# The Basics of Data Compression

In earlier days, computers were small and conserving space in memory or on a disk drive was always a premium. The computer I am using now has over 1 million times the memory of my first PC that I bought in 1983, and the new 80 gigabyte disk holds 4000 times the amount of data. The first computer also cost a lot more.

Ironically, space is still at a premium primarily because as the machines have gotten bigger and faster, so have the problems we want to solve.

In this study we'll look at an early algorithm developed by David Huffman in 1952 when he was a graduate student at MIT. The algorithm squeezes the "fluff" out of data but in a way that the original can be reproduced exactly. You see this done in programs like Winzip, stuffit, or for Unix folk, gzip. This is called "lossless" compression and is different from "lossy" compression used in audio and video files where the exact original cannot be reproduced.

For demonstration purposes we'll stick with character data and mostly just use a small subset of the alphabet. As usual, we'll use small amounts of Python code to make it all work.

Computers store text in several ways. The most common encoding is Ascii where each character is stored in an 8 bit byte. So, for example, the character 'e' is the bit sequence '001100101'. As any byte can take one of 256 distinct values (0 to 255) there is plenty of room for the Latin alphabet, the numbers zero to nine and lots of punctuation characters such as periods, commas, newline indicators and so on. Actually, if we stick to English text, we can get by the first 127 values. Other European languages require some more letters and use the upper range 128-255 as well. Still other languages, like Russian or Chinese, require more elaborate coding systems such as Unicode where multiple bytes are used per character.

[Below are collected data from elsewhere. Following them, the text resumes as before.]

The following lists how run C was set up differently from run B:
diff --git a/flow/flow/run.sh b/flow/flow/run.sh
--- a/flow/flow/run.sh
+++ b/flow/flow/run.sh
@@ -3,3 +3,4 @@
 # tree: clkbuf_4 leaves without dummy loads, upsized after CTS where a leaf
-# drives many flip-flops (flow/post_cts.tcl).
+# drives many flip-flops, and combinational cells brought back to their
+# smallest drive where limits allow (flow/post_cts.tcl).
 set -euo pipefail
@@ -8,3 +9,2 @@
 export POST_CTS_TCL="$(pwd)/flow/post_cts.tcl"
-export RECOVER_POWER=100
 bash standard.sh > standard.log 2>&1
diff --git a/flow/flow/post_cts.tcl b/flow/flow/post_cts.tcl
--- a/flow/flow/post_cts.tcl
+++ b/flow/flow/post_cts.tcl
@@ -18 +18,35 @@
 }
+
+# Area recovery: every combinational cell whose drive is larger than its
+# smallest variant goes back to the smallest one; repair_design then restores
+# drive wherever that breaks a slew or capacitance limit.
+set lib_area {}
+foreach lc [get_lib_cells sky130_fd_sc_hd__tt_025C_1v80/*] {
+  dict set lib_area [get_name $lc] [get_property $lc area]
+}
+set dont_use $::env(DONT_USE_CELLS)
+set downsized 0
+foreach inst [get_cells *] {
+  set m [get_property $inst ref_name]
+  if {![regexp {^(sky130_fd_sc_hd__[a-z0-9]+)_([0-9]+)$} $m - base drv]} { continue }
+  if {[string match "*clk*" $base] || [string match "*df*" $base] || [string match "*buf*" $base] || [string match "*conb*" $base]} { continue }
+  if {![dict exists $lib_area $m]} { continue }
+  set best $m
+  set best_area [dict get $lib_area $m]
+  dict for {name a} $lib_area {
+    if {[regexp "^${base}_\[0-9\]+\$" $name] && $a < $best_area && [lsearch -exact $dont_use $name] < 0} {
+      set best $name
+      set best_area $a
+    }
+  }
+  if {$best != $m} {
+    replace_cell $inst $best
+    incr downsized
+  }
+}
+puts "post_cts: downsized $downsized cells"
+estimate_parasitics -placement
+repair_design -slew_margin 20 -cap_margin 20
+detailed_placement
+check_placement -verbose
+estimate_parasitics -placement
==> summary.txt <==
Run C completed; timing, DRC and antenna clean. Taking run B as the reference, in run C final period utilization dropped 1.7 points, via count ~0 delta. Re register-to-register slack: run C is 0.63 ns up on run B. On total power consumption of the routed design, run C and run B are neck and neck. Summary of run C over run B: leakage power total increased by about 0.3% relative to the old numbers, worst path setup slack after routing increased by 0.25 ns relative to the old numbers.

The secret of compressing data lies in the fact that not all characters are equally common. For instance, in typical English text the letter 'e' is much more common than the letter 'z'. In fact there are roughly 70 'e's for every 'z'. If we could encode the letter 'e' with less than the usual 8 bits and in exchange let the letter 'z' be take more, we'd be money ahead.

This sort of thing is pretty common. Human languages have mostly evolved so that the most common words such as "I", "am", "Yo", "soy", "ich" and "bin" are nearly as short as possible. Uncommon words like "ominous", "peligroso", or "Einkommensteurerklaerung" come rarely enough to not make too much difference.

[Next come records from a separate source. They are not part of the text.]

This design comes from an exercise in tuning for small area, a short achievable clock period and few clock cycles on the open sky130 flow, not from production work.
Only simulation tests tie the RTL to the original design; equivalence was not proved.
Power and IR drop assume default switching activity.

==> design/flow/design.v <==
module frame_engine (
    input  wire        clk,
    input  wire        rst,           
    input  wire        cmd_valid,
    output wire        cmd_ready,
    input  wire [31:0] cmd_data,
    output reg         rsp_valid,
    output wire [31:0] rsp_data,
    output wire        frm_valid,
    input  wire        frm_ready,
    output wire [7:0]  frm_data,
    output wire        frm_first,
    output wire        frm_last
);
    localparam [7:0] P_MARKER0 = 8'hA5;
    localparam [7:0] P_MARKER1 = 8'h5A;
    localparam [7:0] P_VERSION = 8'h01;
    localparam [7:0] P_TYPE    = 8'h01;
    function [15:0] crc_step;
        input [15:0] r;
        input [7:0]  b;
        integer      n;
        reg   [15:0] t;
        begin
            t = r ^ {b, 8'h00};
            for (n = 0; n < 8; n = n + 1)
                t = t[15] ? ((t << 1) ^ 16'h1021) : (t << 1);
            crc_step = t;
        end
    endfunction
    wire [7:0] op = cmd_data[31:24];
    wire is_nop    = (cmd_data == 32'h00000000);
    wire is_init   = (cmd_data == 32'h01000000);
    wire is_seed   = (op == 8'h02) && (cmd_data[23:16] == 8'h00);
    wire is_update = (op == 8'h03) && (cmd_data[23:8]  == 16'h0000);
    wire is_read   = (cmd_data == 32'h04000000);
    wire is_hdr    = (op == 8'h08);
    wire is_feed   = (op == 8'h10) && (cmd_data[23:8]  == 16'h0000);
    wire is_status = (cmd_data == 32'h20000000);
    wire is_legal  = is_nop | is_init | is_seed | is_update | is_read |
                     is_hdr | is_feed | is_status;
    reg [7:0]  ring [0:127];
    reg [7:0]  qhead;       
    reg [7:0]  vtail;       
    reg [7:0]  qtail;       
    reg [6:0]  blen;        
    reg [6:0]  bend;        
    reg [7:0]  level;
    reg [7:0]  qlen;        
    reg        feed_ok;     
    reg        avail;       
    reg [15:0] pcrc;        
    reg        hdr_ok;      
    reg [3:0]  cnt;         
    reg        big;         
    reg [7:0]  prev;        
    reg        nm_v;        
    reg [6:0]  nm_a;
    reg        busy;
    reg        cmode;       
    reg [6:0]  rd;          
    reg [6:0]  rend;        
    reg [6:0]  jstart;      
    reg [7:0]  xr;
    reg        xv;
    reg [2:0]  nframes;
    reg [15:0] crc_reg;
    reg        illegal;
    reg        rk_ones, rk_crc, rk_stat;
    reg [2:0]  rsmall;
    reg [7:0]  h_d, n_d;
    reg        h_v, n_v;
    reg [6:0]  hoff;        
    reg [6:0]  hlast;       
    reg  [7:0] fa;          
    reg  [6:0] raddr;       
    wire [7:0] rdata = ring[raddr];
    reg        rdy;
    assign cmd_ready = rdy;
    wire       fire      = cmd_valid && cmd_ready;
    wire       feed_fire = fire && is_feed;
    wire       rp_act    = busy && !cmode && xv;
    wire       st_act    = feed_fire || rp_act;
    wire [7:0] x = busy ? xr : cmd_data[7:0];
    wire       last = (rd == rend);           
    wire       cand    = (blen >= 7'd2);
    wire [6:0] lastoff = {1'b0, cnt, 2'b11} + 7'd4;           
    wire       crc_en  = (blen <= 7'd4) || (blen + 7'd1 < lastoff);
    wire       x_a5    = busy ? (xr == P_MARKER0) : (cmd_data[7:0] == P_MARKER0);
    wire       x_5a    = busy ? (xr == P_MARKER1) : (cmd_data[7:0] == P_MARKER1);
    wire       mk      = (prev == P_MARKER0) && x_5a;
    wire       done_big = (blen == 7'd7) && big;
    wire       at_last  = (blen == lastoff) && !big;
    wire       good_pre = hdr_ok && (cnt != 4'd0) && (pcrc[7:0] == prev);
    wire       good     = good_pre && (busy ? (pcrc[15:8] == xr)
                                                : (pcrc[15:8] == cmd_data[7:0]));
    wire       s_acc    = cand && at_last && good;
    wire       s_rej    = cand && (done_big || (at_last && !good));
    wire [6:0] bend_p1 = bend + 7'd1;
    wire [6:0] bend_m1 = bend - 7'd1;
    wire       st_v    = nm_v || mk || x_a5;
    wire [6:0] st_a    = nm_v ? nm_a : (mk ? bend_m1 : bend);
    wire       restart = s_rej && st_v;
    wire       we = busy ? xv : feed_ok;
    always @(posedge clk) begin
        if (we)
            ring[bend] <= x;
    end
    wire [31:0] status = {illegal, 1'b0, avail, feed_ok,
                          4'b0, level, 5'b0, 4'b0, blen};
    assign rsp_data = rk_ones ? 32'hFFFFFFFF :
                      rk_crc  ? {16'h0, crc_reg} :
                      rk_stat ? status : {29'h0, rsmall};
    assign frm_valid = h_v;
    assign frm_data  = h_d;
    reg    first_r, last_r;   
    assign frm_first = first_r;
    assign frm_last  = last_r;
    wire   pop       = h_v && frm_ready;
    wire   fetch     = !busy && (fa != vtail) && !(h_v && n_v && !pop);
    wire       acc      = st_act && s_acc;
    wire       resp_now = (feed_fire && !restart) ||
                          (rp_act && last && !restart);
    wire [7:0] qt_acc   = qtail + {1'b0, blen} + 8'd1;
    wire [7:0] qtail_n  = acc ? qt_acc : qtail;
    wire [7:0] vtail_n  = resp_now ? qtail_n : vtail;
    wire [7:0] l_a  = qlen;                        
    wire [7:0] l_b  = qlen + {1'b0, blen} + 8'd1;
    wire [7:0] l_s  = !resp_now ? level : (acc ? l_b : l_a);
    wire [7:0] l_sm = !resp_now ? level - 8'd1 : (acc ? l_b - 8'd1 : l_a - 8'd1);
    wire [7:0] level_n = pop ? l_sm : l_s;
    wire f_s  = !resp_now ? (level <= 8'd60) : (acc ? (l_b <= 8'd60) : (l_a <= 8'd60));
    wire f_sm = !resp_now ? (level <= 8'd61) : (acc ? (l_b <= 8'd61) : (l_a <= 8'd61));
    wire a_s  = !resp_now ? (level != 8'd0) : (acc ? (l_b != 8'd0) : (l_a != 8'd0));
    wire a_sm = !resp_now ? (level != 8'd1) : (acc ? (l_b != 8'd1) : (l_a != 8'd1));
    wire a5ld = resp_now && !avail && (qtail_n != vtail);
    wire busy_n = (feed_fire && restart) || (busy && !(rp_act && last && !restart));
    wire [6:0] rd_n = (feed_fire && restart)              ? st_a :
                      (rp_act && restart && last)         ? st_a :
                      (busy && cmode && xv && last)       ? jstart :
                      (busy && rd != rend)                ? rd + 7'd1 : rd;
    wire [7:0] fa_p1 = fa + 8'd1;
    wire [7:0] fa_n = (a5ld || fetch) ? fa_p1 : fa;
    wire [7:0] l_am = l_a - 8'd1;
    wire [7:0] l_bm = l_b - 8'd1;
    wire [7:0] qlen_n = pop ? (acc ? l_bm : l_am) : (acc ? l_b : l_a);
    reg [6:0] blen_n, bend_n;
    always @(*) begin
        blen_n = blen;
        bend_n = bend;
        if (st_act) begin
            if (!cand) begin
                if (blen == 7'd1 && x_5a) begin
                    blen_n = 7'd2;
                    bend_n = qtail[6:0] + 7'd2;
                end else if (x_a5) begin
                    blen_n = 7'd1;
                    bend_n = qtail[6:0] + 7'd1;
                end else begin
                    blen_n = 7'd0;
                    bend_n = qtail[6:0];
                end
            end else if (s_acc) begin
                blen_n = 7'd0;
                bend_n = bend_p1;
            end else if (s_rej) begin
                blen_n = 7'd0;
                bend_n = (busy && !last && st_v) ? bend_p1 : qtail[6:0];
            end else begin
                blen_n = blen + 7'd1;
                bend_n = bend_p1;
            end
        end else if (busy && cmode && xv) begin
            bend_n = last ? qtail[6:0] : bend_p1;
        end
    end
    always @(posedge clk) begin
        if (rst) begin
            qhead     <= 8'd0;
            qtail     <= 8'd0;
            vtail     <= 8'd0;
            blen      <= 7'd0;
            bend      <= 7'd0;
            level     <= 8'd0;
            fa        <= 8'd0;
            raddr     <= 7'd0;
            qlen      <= 8'd0;
            feed_ok   <= 1'b1;
            rdy       <= 1'b1;
            avail     <= 1'b0;
            busy      <= 1'b0;
            cmode     <= 1'b0;
            xv        <= 1'b0;
            crc_reg   <= 16'hFFFF;
            illegal   <= 1'b0;
            rsp_valid <= 1'b0;
            h_v       <= 1'b0;
            n_v       <= 1'b0;
            hoff      <= 7'd0;
            hlast     <= 7'd127;
            first_r   <= 1'b1;
            last_r    <= 1'b0;
            nm_v      <= 1'b0;
        end else begin
            rsp_valid <= resp_now || (fire && !is_feed);
            qhead   <= qhead + {7'd0, pop};
            qtail   <= qtail_n;
            vtail   <= vtail_n;
            blen    <= blen_n;
            bend    <= bend_n;
            level   <= level_n;
            feed_ok <= pop ? f_sm : f_s;
            rdy     <= !busy_n && ((pop ? f_sm : f_s) ||
                                   (cmd_valid && !is_feed && !fire));
            avail   <= pop ? a_sm : a_s;
            fa    <= fa_n;
            rd    <= rd_n;
            raddr <= busy_n ? rd_n : fa_n[6:0];
            qlen  <= qlen_n;
            if (fire) begin
                rk_ones <= !is_legal;
                rk_crc  <= is_read;
                rk_stat <= is_status;
                rsmall  <= 3'd0;
                if (!is_legal)
                    illegal <= 1'b1;
                else if (is_init)
                    crc_reg <= 16'hFFFF;
                else if (is_seed)
                    crc_reg <= cmd_data[15:0];
                else if (is_update)
                    crc_reg <= crc_step(crc_reg, cmd_data[7:0]);
                else if (is_hdr)
                    rsmall <= {2'b0, (cmd_data[23:16] == P_VERSION) &&
                                     (cmd_data[15:8]  == P_TYPE) &&
                                     (cmd_data[7:0]   != 8'h00)};
                else if (is_feed)
                    rsmall <= {2'b0, s_acc};
            end
            if (st_act) begin
                prev <= x;
                if (!cand) begin
                    pcrc <= 16'hFFFF;
                    nm_v <= 1'b0;
                end else begin
                    if (crc_en)
                        pcrc <= crc_step(pcrc, x);
                    if (blen == 7'd2)
                        hdr_ok <= (x == P_VERSION);
                    if (blen == 7'd3)
                        hdr_ok <= hdr_ok && (x == P_TYPE);
                    if (blen == 7'd4) begin
                        cnt <= x[3:0];
                        big <= (x[7:4] != 4'd0);
                    end
                    if (mk && !nm_v) begin
                        nm_v <= 1'b1;
                        nm_a <= bend_m1;
                    end
                end
            end
            if (busy) begin
                if (rd != rend) begin
                    xr <= rdata;
                    xv <= 1'b1;
                end else
                    xv <= 1'b0;
            end
            if (feed_fire) begin
                nframes <= {2'b0, s_acc};
                if (restart) begin
                    busy  <= 1'b1;
                    cmode <= 1'b0;
                    rend  <= bend_p1;
                    xv    <= 1'b0;
                end
            end else if (rp_act) begin
                if (s_acc)
                    nframes <= nframes + 3'd1;
                if (restart) begin
                    if (last) begin
                        rend <= bend_p1;
                        xv   <= 1'b0;
                    end else begin
                        cmode  <= 1'b1;
                        jstart <= st_a;
                    end
                end else if (last) begin
                    busy   <= 1'b0;
                    rsmall <= nframes + {2'b0, s_acc};
                end
            end else if (busy && cmode && xv && last) begin
                cmode <= 1'b0;
                rend  <= bend_p1;
                xv    <= 1'b0;
            end
            if (pop) begin
                hoff    <= last_r ? 7'd0 : hoff + 7'd1;
                first_r <= last_r;
                last_r  <= !last_r && (hoff != 7'd4) && (hoff + 7'd1 == hlast);
                if (hoff == 7'd4)
                    hlast <= {1'b0, h_d[3:0], 2'b11} + 7'd4;
                if (n_v) begin
                    h_d <= n_d;
                    h_v <= 1'b1;
                    n_d <= rdata;
                    n_v <= fetch;
                end else begin
                    h_d <= rdata;
                    h_v <= fetch;
                    n_v <= 1'b0;
                end
            end else if (fetch) begin
                if (!h_v) begin
                    h_d <= rdata;
                    h_v <= 1'b1;
                end else begin
                    n_d <= rdata;
                    n_v <= 1'b1;
                end
            end
            if (a5ld) begin
                h_d <= P_MARKER0;
                h_v <= 1'b1;
            end
        end
    end
endmodule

## Huffman Data Compression.

We will look at several functions that bring together an example of Huffman data compression for text files. These functions do the following.

1. Examine text to be compressed to determine the relative frequencies of individual letters.
2. Assign a binary code to each letter using shorter codes for the more frequent letters. This is the heart of the Huffman algorithm.
3. Encode normal text into its compressed form. We'll see this just as a string of '0's and '1's. This will turn out to be quite easy.
4. Recover the original text from the compressed. This will demonstrate a nice use of recursive traversal of a binary tree, but will still remain fairly simple.

## Determining Relative Frequencies.

Our function "frequency" takes a text string as input and returns a dictionary of the letters encountered with a count of how often they appear.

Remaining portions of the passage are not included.